The fact that John McPhail was in what was undeniably a poor Celtic team meant that all the more seemed to depend on him. Supporters lyricised about him. He was called John McNever-Phail, and even “Erin ‘s Green Valleys ” (the favourite anthem of the time) was adapted for John.
“All Hail John McPhail,
The pride of Parkheid
We worship, we love you
And the team that you lead!”
Yet success would not come for the Celtic fans, some of whom with children who had never in their lives seen Celtic win a Scottish trophy. 1938 had been the last time. This is why the feelings concerning the 1951 Scottish Cup Final were possibly more intense even than those we experience today.
The 1951 Scottish Cup Final opposition was Motherwell, the weather was glorious and it was McPhail who put Celtic ahead, running on to a through ball and lobbing the goalkeeper in the style of Henrik Larsson (versus Rangers in August 2000) to release bedlam on the King’s Park terracing.
But only 15 minutes had gone, and the remaining 75 were passed in grim, tension-ridden anxiety as the very fine Motherwell team turned on the pressure. McPhail, the captain, had to re-deploy himself as a defender, but marshalling his defence. And with Fallon and Rollo, their hair brushed back in the style of 1951, “kicking everything that came over the half way line”, and Alec Boden and Joe Baillie playing the games of their lives, the final whistle at last came and it was “big captain John” who received the trophy.
“For there’s Jock Weir and Collins – and big Captain John
With Peacock and Tully to carry us on!”
But the success was not maintained and John McPhail was injured so often that he had to be relieved of the Celtic captaincy. This eventually passed to Jock Stein, and alongside Jock, McPhail would have one other moment of glory. This was in May 1953 when he played at left half – Evans, Stein and McPhail – to defy the Famous Five forward line of Hibs in the Coronation Cup Final.
At times the Celtic defence were overwhelmed that day, but they never gave in, McPhail keeping Bobby Johnstone quiet and keeping up the spirits of the desperately tired defence.

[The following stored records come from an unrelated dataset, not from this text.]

`config.mk`:
```
export PLATFORM = sky130hd
export DESIGN_NAME = ar_condicionado_multizona
export DESIGN_NICKNAME = d
export VERILOG_FILES = /design/src/rtl/ar_condicionado_multizona.sv
export SDC_FILE = /design/constraint.sdc
export NUM_CORES = 1
export LEC_CHECK = 0
export BUFFER_PORTS_ARGS = -buffer_cell sky130_fd_sc_hd__clkbuf_2
export CAP_MARGIN = 20
export CORE_ASPECT_RATIO = 1.1
export CORE_MARGIN = 2
export CORE_UTILIZATION = 46
export CTS_CLUSTER_DIAMETER = 150
export DETAILED_ROUTE_END_ITERATION = 10
export GPL_TIMING_DRIVEN = 0
export PLACE_DENSITY_LB_ADDON = 0.1
export SLEW_MARGIN = 20
export SYNTH_ARGS = -nofsm -noshare
export SYNTH_HDL_FRONTEND = slang
export SYNTH_SLANG_ARGS = --single-unit
```
`constraint.sdc`:
```
create_clock -name clk_2 -period 2.64 [get_ports clk_2]
set_input_delay 0.264 -clock clk_2 [delete_from_list [all_inputs] [get_ports clk_2]]
set_output_delay 0.264 -clock clk_2 [all_outputs]
set_load 0.005 [all_outputs]
```
`src/rtl/ar_condicionado_multizona.sv`:
```
// Multi-zone air-conditioner controller: shared auto-repeat buttons set each zone's desired
// temperature, real temperatures slew toward their targets, and zones held at max drip.
module ar_condicionado_multizona #(
    parameter int NZONES        = 2,
    parameter int NBITS_TEMP    = 4,
    parameter int TEMP_MIN      = 0,
    parameter int TEMP_MAX      = 15,
    parameter int TEMP_AMB      = 8,
    parameter int STEP_DIV      = 2,
    parameter int HOLD_DELAY    = 3,
    parameter int REPEAT_PERIOD = 2,
    parameter int DRIP_START    = 10,
    parameter int DRIP_LEN      = 4,
    localparam int ZW           = (NZONES > 1) ? $clog2(NZONES) : 1
) (
    input  logic                         clk_2,
    input  logic                         reset_n,
    input  logic [ZW-1:0]                zone_sel,
    input  logic                         aumentar,
    input  logic                         diminuir,
    input  logic [NZONES-1:0]            zone_on,
    output logic [NZONES*NBITS_TEMP-1:0] temp_real,
    output logic [NZONES*NBITS_TEMP-1:0] temp_desejada,
    output logic [NZONES-1:0]            pingando,
    output logic [NZONES-1:0]            estavel
);
    localparam int HW = 8;
    localparam int SW = $clog2(STEP_DIV + 1);
    localparam int DW = $clog2(DRIP_START + 1);
    localparam int LW = $clog2(DRIP_LEN + 1);
    localparam logic [NBITS_TEMP-1:0] T_MIN   = NBITS_TEMP'(TEMP_MIN);
    localparam logic [NBITS_TEMP-1:0] T_MAX   = NBITS_TEMP'(TEMP_MAX);
    localparam logic [NBITS_TEMP-1:0] T_AMB   = NBITS_TEMP'(TEMP_AMB);
    localparam logic [NBITS_TEMP:0]   T_MAX_W = (NBITS_TEMP + 1)'(TEMP_MAX);

    typedef enum logic [1:0] {ESTAVEL, AUMENTA, DIMINUI} btn_state_t;

    btn_state_t    state, state_next;
    logic [ZW-1:0] lat_zone, lat_next;
    logic [HW-1:0] hold_cnt, hold_next, hold_inc;
    logic [31:0]   since_delay;
    logic          up, dn, repeat_fire, step_en, step_up;

    assign up          = aumentar & ~diminuir;
    assign dn          = diminuir & ~aumentar;
    assign hold_inc    = (hold_cnt == '1) ? hold_cnt : hold_cnt + HW'(1);
    assign since_delay = 32'(hold_cnt) - 32'(HOLD_DELAY);
    assign repeat_fire = (32'(hold_cnt) >= 32'(HOLD_DELAY)) &&
                         ((since_delay % 32'(REPEAT_PERIOD)) == 32'd0);

    // NOTE: sequential state is written with <= so every flop samples pre-edge values.
    always_ff @(posedge clk_2 or negedge reset_n) begin
        if (!reset_n) begin
            state    <= ESTAVEL;
            lat_zone <= '0;
            hold_cnt <= '0;
        end else begin
            state    <= state_next;
            lat_zone <= lat_next;
            hold_cnt <= hold_next;
        end
    end

    // NOTE: every output of this block gets a default first so no path infers a latch.
    always_comb begin
        state_next = state;
        lat_next   = lat_zone;
        hold_next  = hold_cnt;
        step_en    = 1'b0;
        step_up    = 1'b0;
        unique case (state)
            ESTAVEL: begin
                if (up || dn) begin
                    step_en    = 1'b1;
                    step_up    = up;
                    lat_next   = zone_sel;
                    hold_next  = '0;
                    state_next = up ? AUMENTA : DIMINUI;
                end
            end
            AUMENTA, DIMINUI: begin
                if ((state == AUMENTA && dn) || (state == DIMINUI && up)) begin
                    // Reversal restarts the press cycle on the currently selected zone.
                    step_en    = 1'b1;
                    step_up    = up;
                    lat_next   = zone_sel;
                    hold_next  = '0;
                    state_next = up ? AUMENTA : DIMINUI;
                end else if ((up || dn) && zone_sel == lat_zone) begin
                    hold_next = hold_inc;
                    step_en   = repeat_fire;
                    step_up   = up;
                end else begin
                    state_next = ESTAVEL;
                end
            end
            default: state_next = ESTAVEL;
        endcase
    end

    logic [NBITS_TEMP-1:0] real_q   [NZONES];
    logic [NBITS_TEMP-1:0] des_q    [NZONES];
    logic [NBITS_TEMP-1:0] real_nx  [NZONES];
    logic [NBITS_TEMP-1:0] des_nx   [NZONES];
    logic [NBITS_TEMP-1:0] target   [NZONES];
    logic [NBITS_TEMP:0]   des_inc  [NZONES];
    logic [DW-1:0]         drip_cnt [NZONES];
    logic [LW-1:0]         len_cnt  [NZONES];
    logic [NZONES-1:0]     ping_q;
    logic [SW-1:0]         step_cnt;
    logic                  tick;

    assign tick = (step_cnt == SW'(STEP_DIV - 1));

    always_comb begin
        for (int z = 0; z < NZONES; z++) begin
            des_inc[z] = {1'b0, des_q[z]} + (NBITS_TEMP + 1)'(1);
            des_nx[z]  = des_q[z];
            target[z]  = zone_on[z] ? des_q[z] : T_AMB;
            real_nx[z] = real_q[z];
            if (step_en && int'(zone_sel) == z) begin
                if (step_up)
                    des_nx[z] = (des_inc[z] > T_MAX_W) ? T_MAX : des_inc[z][NBITS_TEMP-1:0];
                else
                    des_nx[z] = (des_q[z] <= T_MIN) ? T_MIN : des_q[z] - NBITS_TEMP'(1);
            end
            if (tick) begin
                if (real_q[z] < target[z])
                    real_nx[z] = real_q[z] + NBITS_TEMP'(1);
                else if (real_q[z] > target[z])
                    real_nx[z] = real_q[z] - NBITS_TEMP'(1);
            end
        end
    end

    // NOTE: the per-zone arrays are small register banks, not RAM, so all of them are reset.
    always_ff @(posedge clk_2 or negedge reset_n) begin
        if (!reset_n) begin
            step_cnt <= '0;
            ping_q   <= '0;
            for (int z = 0; z < NZONES; z++) begin
                real_q[z]   <= T_MIN;
                des_q[z]    <= T_MIN;
                drip_cnt[z] <= '0;
                len_cnt[z]  <= '0;
            end
        end else begin
            step_cnt <= tick ? '0 : step_cnt + SW'(1);
            for (int z = 0; z < NZONES; z++) begin
                real_q[z] <= real_nx[z];
                des_q[z]  <= des_nx[z];
                // A started drip always runs its full length regardless of temp or power.
                if (ping_q[z]) begin
                    drip_cnt[z] <= '0;
                    if (len_cnt[z] == LW'(DRIP_LEN - 1)) begin
                        ping_q[z]  <= 1'b0;
                        len_cnt[z] <= '0;
                    end else begin
                        len_cnt[z] <= len_cnt[z] + LW'(1);
                    end
                end else if (zone_on[z] && real_q[z] == T_MAX) begin
                    if (drip_cnt[z] == DW'(DRIP_START - 1)) begin
                        ping_q[z]   <= 1'b1;
                        len_cnt[z]  <= '0;
                        drip_cnt[z] <= '0;
                    end else begin
                        drip_cnt[z] <= drip_cnt[z] + DW'(1);
                    end
                end else begin
                    drip_cnt[z] <= '0;
                end
            end
        end
    end

    assign pingando = ping_q;

    always_comb begin
        temp_real     = '0;
        temp_desejada = '0;
        estavel       = '0;
        for (int z = 0; z < NZONES; z++) begin
            temp_real[z*NBITS_TEMP +: NBITS_TEMP]     = real_q[z];
            temp_desejada[z*NBITS_TEMP +: NBITS_TEMP] = des_q[z];
            estavel[z] = zone_on[z] && (real_q[z] == des_q[z]);
        end
    end
endmodule

```
==> impl_metrics.csv, run 1 <==
group,metric,value,unit
outcome,status,"finished with violations",
outcome,violations,"hold timing",
critical_path,start_kind,"register",
finish,final_cell_mix,"45 x dfrtp_1, 35 x nand2_1, 30 x nor2_1, 30 x ha_1, 25 x clkbuf_2",
detailed_routing,met1_length,2700,um
timing,fin_crit,2.41,ns
yosys,ys_types,51,
yosys,yosysWarningCount,0,
yosys,synth-edff-count,0,
pwr,leakagePower,1.58,nW
global_routing,grt_pass1_vias,2242,
finish,utilization,52.8,%
min_path,hp-class,"in2async",
global_routing,grt_max_degree,46,
timing,holdWs,-0.00813,ns
timing,tightest_slew,0.611,ns
yosys,synthCells,327,
critical_path,critPathArrivalTime,2.60,ns
detailed_routing,met2WireLength,2610,um
clock_tree,numCtsBuffers,5,
detailed_routing,ant_nets,0,
pwr,vdd_drop_max,0.712,mV
yosys,ys.flop_type,"dfrtp_1",
clock_tree,h-tree-depth,2,
placed_design,gp_congestion,0.770,
clock_tree,root_buffer,"clkbuf_8",
detailed_routing,wl_met3,158,um
die,coreArea,6230,sq um
clock_tree,post_cts_buffers,0,
die,dieArea,7160,sq um
detailed_routing,dr.max_layer_used,"met4",
finish,layout_commonest_cell,"dfrtp_1",
global_routing,overflow,0,
yosys,synth_area,2990,sq um
detailed_routing,drt-initial-drc-count,53,
critical_path,crit_path_max_fanout,11,
yosys,ys_seq_area_share,37.7,%
timing,drv_slew,0,
timing,slew_headroom,59.3,%
finish,nNetsFinal,393,
clock_tree,cts_buffer_depth,2,
die,boundaryPins,27,
clock_tree,cts.sinks,45,
timing,setup_viol,0,
timing,rsz0062_at_grt,"no",
timing,finalHoldViolCount,13,
timing,post-route-period-util,91.4,%
finish,num_antenna_cells,0,
yosys,syn_nets,366,
pwr,power_density,1110,nW/um^2
finish,syn2layout_area_growth,10.0,%
timing,clock-skew-final,0.00644,ns
finish,drive_gt1_share,14.6,%
die,rows,30,
detailed_routing,vias_per_cell,5.34,
clock_tree,clkTransAtPathRegs,0.09,ns
detailed_routing,drc_errors,0,
yosys,async_reset_ff_share,100,%
die,die_h,88.6,um
detailed_routing,avgRoutedWirePerCell,12.7,um
global_routing,grt_antenna_before_repair,0,
run,maxCapViolCount,0,
timing,setup_slack,0.226,ns
global_routing,grt_pass1_wl,9850,um
clock_tree,insertion_delay,0.30,ns
global_routing,grt_use_total,17.3,%
placed_design,io_buffers,26,
yosys,synth-seq-cells,45,
detailed_routing,first_pass_iters,4,
critical_path,setup.worst_path.end_class,"register",
detailed_routing,num_vias,2323,
detailed_routing,wirelength,5540,um
clock_tree,cts_tree,"built",
critical_path,critPathKind,"reg2reg",
yosys,avgSynthCellArea,9.14,sq um
placed_design,pre_cts_ws,-0.243,ns
timing,max_freq,0.414,GHz
die,start_util,48.0,%
placed_design,hpwl,3980,um
critical_path,cp.required,2.82,ns
die,die_w,80.9,um
finish,fillers,610,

Injury kept John McPhail out of most of the triumphant 1954 season, and his last big game was the Scottish Cup Final of 1955 when a goalkeeping error direct from a corner kick cruelly robbed Celtic and McPhail of another Cup medal. For the Replay, Collins was dropped, the forward line was re-jigged and McPhail was illogically played at inside-left.
In 1956 John McPhail retired, a couple of days before his younger brother Billy joined the Club.
Nobody seems to know why John was called “Hooky”. His nose was not particularly aquiline, and it may be because once in his early career he scored a goal with a “hook”. He also on one infamous occasion in Rome managed to land a right “hook” on a Lazio player! It may have been a reference to the way that he flighted a cross, but however, he was called “Hooky” and was much loved by the fans.
John played five times for Scotland , but never against England . This was a shame, for he might have scored in 1950 the goal that would have taken Scotland to the World Cup.
In later years until his death in November 2000, John was a football journalist, and was very much involved with “The Celtic View” on its foundation in 1965. He remained very fond of the team that he had served so well.
The author well recalls one day at the barber’s in 1953. An amiable drunk was shouting the odds about “John McNeverPhail” while waiting his turn to be taken.
This author, not yet at school, but even then precocious, ventured the opinion that “McNeverPhail” played for Celtic. He was rewarded with half a crown (12 pence, and an absolute fortune in 1953) for knowing this!